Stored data
__________

[src/rtl/hoplite_if_pkg.sv]
// ============================================================================
// hoplite_if_pkg: shared packet layout, TX state encoding and pack helpers.
// Revision: 1.0
// ============================================================================
`default_nettype none

package hoplite_if_pkg;

  localparam int COORD_W     = 1;
  localparam int MCAST_W     = 1;
  localparam int MTYPE_W     = 1;
  localparam int MCOORD_W    = 8;
  localparam int MELEM_W     = 32;
  localparam int PACKET_BITS = 2*COORD_W + MCAST_W + 2 + MTYPE_W + 2*MCOORD_W + MELEM_W;

  // Bit offsets (LSB) of each field; x_coord sits at the MSB end.
  localparam int ELEM_LSB   = 0;
  localparam int MY_LSB     = ELEM_LSB + MELEM_W;
  localparam int MX_LSB     = MY_LSB + MCOORD_W;
  localparam int MTYPE_LSB  = MX_LSB + MCOORD_W;
  localparam int RESULT_LSB = MTYPE_LSB + MTYPE_W;
  localparam int DONE_LSB   = RESULT_LSB + 1;
  localparam int MCAST_LSB  = DONE_LSB + 1;
  localparam int Y_LSB      = MCAST_LSB + MCAST_W;
  localparam int X_LSB      = Y_LSB + COORD_W;

  typedef enum logic [0:0] {
    TX_IDLE = 1'b0,
    TX_SEND = 1'b1
  } tx_state_e;

  typedef struct packed {
    logic [COORD_W-1:0]  x_coord;
    logic [COORD_W-1:0]  y_coord;
    logic [MCAST_W-1:0]  multicast_group;
    logic                done_flag;
    logic                result_flag;
    logic [MTYPE_W-1:0]  matrix_type;
    logic [MCOORD_W-1:0] matrix_x_coord;
    logic [MCOORD_W-1:0] matrix_y_coord;
    logic [MELEM_W-1:0]  matrix_element;
  } packet_t;

  function automatic logic [PACKET_BITS-1:0] pack_packet(input packet_t p);
    return p;
  endfunction

  function automatic packet_t unpack_packet(input logic [PACKET_BITS-1:0] b);
    return b;
  endfunction

endpackage

`default_nettype wire

[src/rtl/hoplite_rx_fifo.sv]
// ============================================================================
// hoplite_rx_fifo: RX packet FIFO with extra-bit wrap pointers for full/empty.
// Revision: 1.0
// ============================================================================
`default_nettype none

module hoplite_rx_fifo #(
  parameter  int RX_DEPTH = 4,
  parameter  int WIDTH    = 8,
  localparam int AW       = $clog2(RX_DEPTH),
  localparam int CW       = AW + 1
) (
  input  logic             clk,
  input  logic             reset_n,
  input  logic             push_i,
  input  logic             pop_i,
  input  logic [WIDTH-1:0] data_i,
  output logic [WIDTH-1:0] data_o,
  output logic             full_o,
  output logic             empty_o,
  output logic [CW-1:0]    count_o
);

  logic [WIDTH-1:0] mem_q [RX_DEPTH];
  logic [CW-1:0]    wr_q;
  logic [CW-1:0]    rd_q;
  logic             w_push;
  logic             w_pop;

  assign count_o = wr_q - rd_q;
  assign full_o  = (count_o == CW'(RX_DEPTH));
  assign empty_o = (wr_q == rd_q);
  assign w_pop   = pop_i && !empty_o;
  // A pop in the same cycle frees the slot, so a write to a full FIFO is legal then.
  assign w_push  = push_i && (!full_o || w_pop);
  assign data_o  = mem_q[rd_q[AW-1:0]];

  always_ff @(posedge clk) begin
    if (!reset_n) begin
      wr_q <= '0;
      rd_q <= '0;
    end else begin
      if (w_push) wr_q <= wr_q + CW'(1);
      if (w_pop)  rd_q <= rd_q + CW'(1);
    end
  end

  always_ff @(posedge clk) begin
    if (w_push) mem_q[wr_q[AW-1:0]] <= data_i;
  end

endmodule

`default_nettype wire

[src/rtl/hoplite_node_interface.sv]
// ============================================================================
// hoplite_node_interface: node field registers -> Hoplite TX, RX FIFO -> node.
// Optional destination filter: HOPLITE_IF_RX_FILTER_EN.  Revision: 1.0
// ============================================================================
`default_nettype none

module hoplite_node_interface
  import hoplite_if_pkg::*;
#(
  parameter  int X_COORD              = 0,
  parameter  int Y_COORD              = 0,
  parameter  int COORD_BITS           = COORD_W,
  parameter  int MULTICAST_GROUP_BITS = MCAST_W,
  parameter  int MATRIX_TYPE_BITS     = MTYPE_W,
  parameter  int MATRIX_COORD_BITS    = MCOORD_W,
  parameter  int MATRIX_ELEMENT_BITS  = MELEM_W,
  parameter  int RX_DEPTH             = 4,
  localparam int PKT_W = 2*COORD_BITS + MULTICAST_GROUP_BITS + 2 + MATRIX_TYPE_BITS
                       + 2*MATRIX_COORD_BITS + MATRIX_ELEMENT_BITS,
  localparam int HW    = PKT_W - 2*COORD_BITS,
  localparam int CW    = $clog2(RX_DEPTH) + 1
) (
  input  logic                            clk,
  input  logic                            reset_n,
  input  logic [COORD_BITS-1:0]           x_coord_in,
  input  logic                            x_coord_in_valid,
  input  logic [COORD_BITS-1:0]           y_coord_in,
  input  logic                            y_coord_in_valid,
  input  logic [MULTICAST_GROUP_BITS-1:0] multicast_group_in,
  input  logic                            multicast_group_in_valid,
  input  logic                            done_flag_in,
  input  logic                            done_flag_in_valid,
  input  logic                            result_flag_in,
  input  logic                            result_flag_in_valid,
  input  logic [MATRIX_TYPE_BITS-1:0]     matrix_type_in,
  input  logic                            matrix_type_in_valid,
  input  logic [MATRIX_COORD_BITS-1:0]    matrix_x_coord_in,
  input  logic                            matrix_x_coord_in_valid,
  input  logic [MATRIX_COORD_BITS-1:0]    matrix_y_coord_in,
  input  logic                            matrix_y_coord_in_valid,
  input  logic [MATRIX_ELEMENT_BITS-1:0]  matrix_element_in,
  input  logic                            matrix_element_in_valid,
  input  logic                            packet_complete_in,
  output logic                            message_out_ready,
  output logic [MULTICAST_GROUP_BITS-1:0] multicast_group_out,
  output logic                            done_flag_out,
  output logic                            result_flag_out,
  output logic [MATRIX_TYPE_BITS-1:0]     matrix_type_out,
  output logic [MATRIX_COORD_BITS-1:0]    matrix_x_coord_out,
  output logic [MATRIX_COORD_BITS-1:0]    matrix_y_coord_out,
  output logic [MATRIX_ELEMENT_BITS-1:0]  matrix_element_out,
  output logic                            message_in_available,
  output logic                            message_in_valid,
  input  logic                            message_in_read,
  output logic [PKT_W-1:0]                packet_out,
  output logic                            packet_out_valid,
  input  logic                            packet_out_ready,
  input  logic [PKT_W-1:0]                packet_in,
  input  logic                            packet_in_valid,
  output logic                            tx_overrun,
  output logic                            rx_overflow,
  output logic                            rx_misroute
);

  logic [COORD_BITS-1:0]           x_q, x_d, y_q, y_d;
  logic [MULTICAST_GROUP_BITS-1:0] mg_q, mg_d;
  logic                            done_q, done_d, res_q, res_d;
  logic [MATRIX_TYPE_BITS-1:0]     mt_q, mt_d;
  logic [MATRIX_COORD_BITS-1:0]    mx_q, mx_d, my_q, my_d;
  logic [MATRIX_ELEMENT_BITS-1:0]  me_q, me_d;

  tx_state_e    state_q, state_d;
  logic [PKT_W-1:0] pkt_q, pkt_d;
  logic         overrun_q, overrun_d;

  logic [HW-1:0] head_q, head_d;
  logic          head_valid_q, head_valid_d;
  logic          head_pend_q, head_pend_d;
  logic          avail_q, avail_d;
  logic          overflow_q, overflow_d;

  logic          w_accept, w_rd_ok, w_fifo_push, w_fifo_pop;
  logic          w_fifo_full, w_fifo_empty;
  logic [HW-1:0] w_fifo_dout;
  logic [CW-1:0] w_fifo_cnt;

  // The _d values double as the capture bypass for strobes coincident with complete.
  assign x_d    = x_coord_in_valid        ? x_coord_in        : x_q;
  assign y_d    = y_coord_in_valid        ? y_coord_in        : y_q;
  assign mg_d   = multicast_group_in_valid ? multicast_group_in : mg_q;
  assign done_d = done_flag_in_valid      ? done_flag_in      : done_q;
  assign res_d  = result_flag_in_valid    ? result_flag_in    : res_q;
  assign mt_d   = matrix_type_in_valid    ? matrix_type_in    : mt_q;
  assign mx_d   = matrix_x_coord_in_valid ? matrix_x_coord_in : mx_q;
  assign my_d   = matrix_y_coord_in_valid ? matrix_y_coord_in : my_q;
  assign me_d   = matrix_element_in_valid ? matrix_element_in : me_q;

  always_comb begin
    state_d   = state_q;
    pkt_d     = pkt_q;
    overrun_d = overrun_q;
    case (state_q)
      TX_IDLE: begin
        if (packet_complete_in) begin
          state_d = TX_SEND;
          pkt_d   = {x_d, y_d, mg_d, done_d, res_d, mt_d, mx_d, my_d, me_d};
        end
      end
      TX_SEND: begin
        if (packet_out_ready)   state_d   = TX_IDLE;
        if (packet_complete_in) overrun_d = 1'b1;
      end
      default: state_d = TX_IDLE;
    endcase
  end

`ifdef HOPLITE_IF_RX_FILTER_EN
  logic w_misroute, misroute_q;
  assign w_accept = (packet_in[HW-1 -: MULTICAST_GROUP_BITS] != '0)
                 || ((packet_in[PKT_W-1 -: COORD_BITS] == COORD_BITS'(X_COORD))
                  && (packet_in[PKT_W-COORD_BITS-1 -: COORD_BITS] == COORD_BITS'(Y_COORD)));
  assign w_misroute = packet_in_valid && !w_accept;
  always_ff @(posedge clk) begin
    if (!reset_n) misroute_q <= 1'b0;
    else          misroute_q <= misroute_q | w_misroute;
  end
  assign rx_misroute = misroute_q;
`else
  logic unused_cfg;
  assign unused_cfg  = ^{packet_in[PKT_W-1 -: 2*COORD_BITS], X_COORD, Y_COORD};
  assign w_accept    = 1'b1;
  assign rx_misroute = 1'b0;
`endif

  // A pop reloads the head a cycle early (pending) so a full FIFO can accept a write.
  assign w_rd_ok     = message_in_read && head_valid_q;
  assign w_fifo_pop  = !w_fifo_empty && (w_rd_ok || (!head_valid_q && !head_pend_q));
  assign w_fifo_push = packet_in_valid && w_accept && (!w_fifo_full || w_fifo_pop);

  always_comb begin
    head_valid_d = head_valid_q;
    head_pend_d  = 1'b0;
    head_d       = w_fifo_pop ? w_fifo_dout : head_q;
    if (w_rd_ok) begin
      head_valid_d = 1'b0;
      head_pend_d  = w_fifo_pop;
    end else if (head_pend_q || w_fifo_pop) begin
      head_valid_d = 1'b1;
    end
    avail_d    = head_valid_d || head_pend_d || w_fifo_push || (w_fifo_cnt > CW'(w_fifo_pop));
    overflow_d = overflow_q | (packet_in_valid && w_accept && w_fifo_full && !w_fifo_pop);
  end

  hoplite_rx_fifo #(
    .RX_DEPTH (RX_DEPTH),
    .WIDTH    (HW)
  ) u_rx_fifo (
    .clk     (clk),
    .reset_n (reset_n),
    .push_i  (w_fifo_push),
    .pop_i   (w_fifo_pop),
    .data_i  (packet_in[HW-1:0]),
    .data_o  (w_fifo_dout),
    .full_o  (w_fifo_full),
    .empty_o (w_fifo_empty),
    .count_o (w_fifo_cnt)
  );

  always_ff @(posedge clk) begin
    if (!reset_n) begin
      {x_q, y_q, mg_q, done_q, res_q, mt_q, mx_q, my_q, me_q} <= '0;
      state_q      <= TX_IDLE;
      pkt_q        <= '0;
      overrun_q    <= 1'b0;
      head_q       <= '0;
      head_valid_q <= 1'b0;
      head_pend_q  <= 1'b0;
      avail_q      <= 1'b0;
      overflow_q   <= 1'b0;
    end else begin
      {x_q, y_q, mg_q, done_q, res_q, mt_q, mx_q, my_q, me_q} <=
        {x_d, y_d, mg_d, done_d, res_d, mt_d, mx_d, my_d, me_d};
      state_q      <= state_d;
      pkt_q        <= pkt_d;
      overrun_q    <= overrun_d;
      head_q       <= head_d;
      head_valid_q <= head_valid_d;
      head_pend_q  <= head_pend_d;
      avail_q      <= avail_d;
      overflow_q   <= overflow_d;
    end
  end

  assign message_out_ready    = (state_q == TX_IDLE);
  assign packet_out_valid     = (state_q == TX_SEND);
  assign packet_out           = pkt_q;
  assign tx_overrun           = overrun_q;
  assign rx_overflow          = overflow_q;
  assign message_in_valid     = head_valid_q;
  assign message_in_available = avail_q;
  assign {multicast_group_out, done_flag_out, result_flag_out, matrix_type_out,
          matrix_x_coord_out, matrix_y_coord_out, matrix_element_out} = head_q;

endmodule

`default_nettype wire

__________

Work to be completed -> Only those lines of the entries above that run from the line containing "pointers for full/empty." to the line containing "localparam int AW", both included, should be transcribed exactly.

The answer ->
// hoplite_rx_fifo: RX packet FIFO with extra-bit wrap pointers for full/empty.
// Revision: 1.0
// ============================================================================
`default_nettype none

module hoplite_rx_fifo #(
  parameter  int RX_DEPTH = 4,
  parameter  int WIDTH    = 8,
  localparam int AW       = $clog2(RX_DEPTH),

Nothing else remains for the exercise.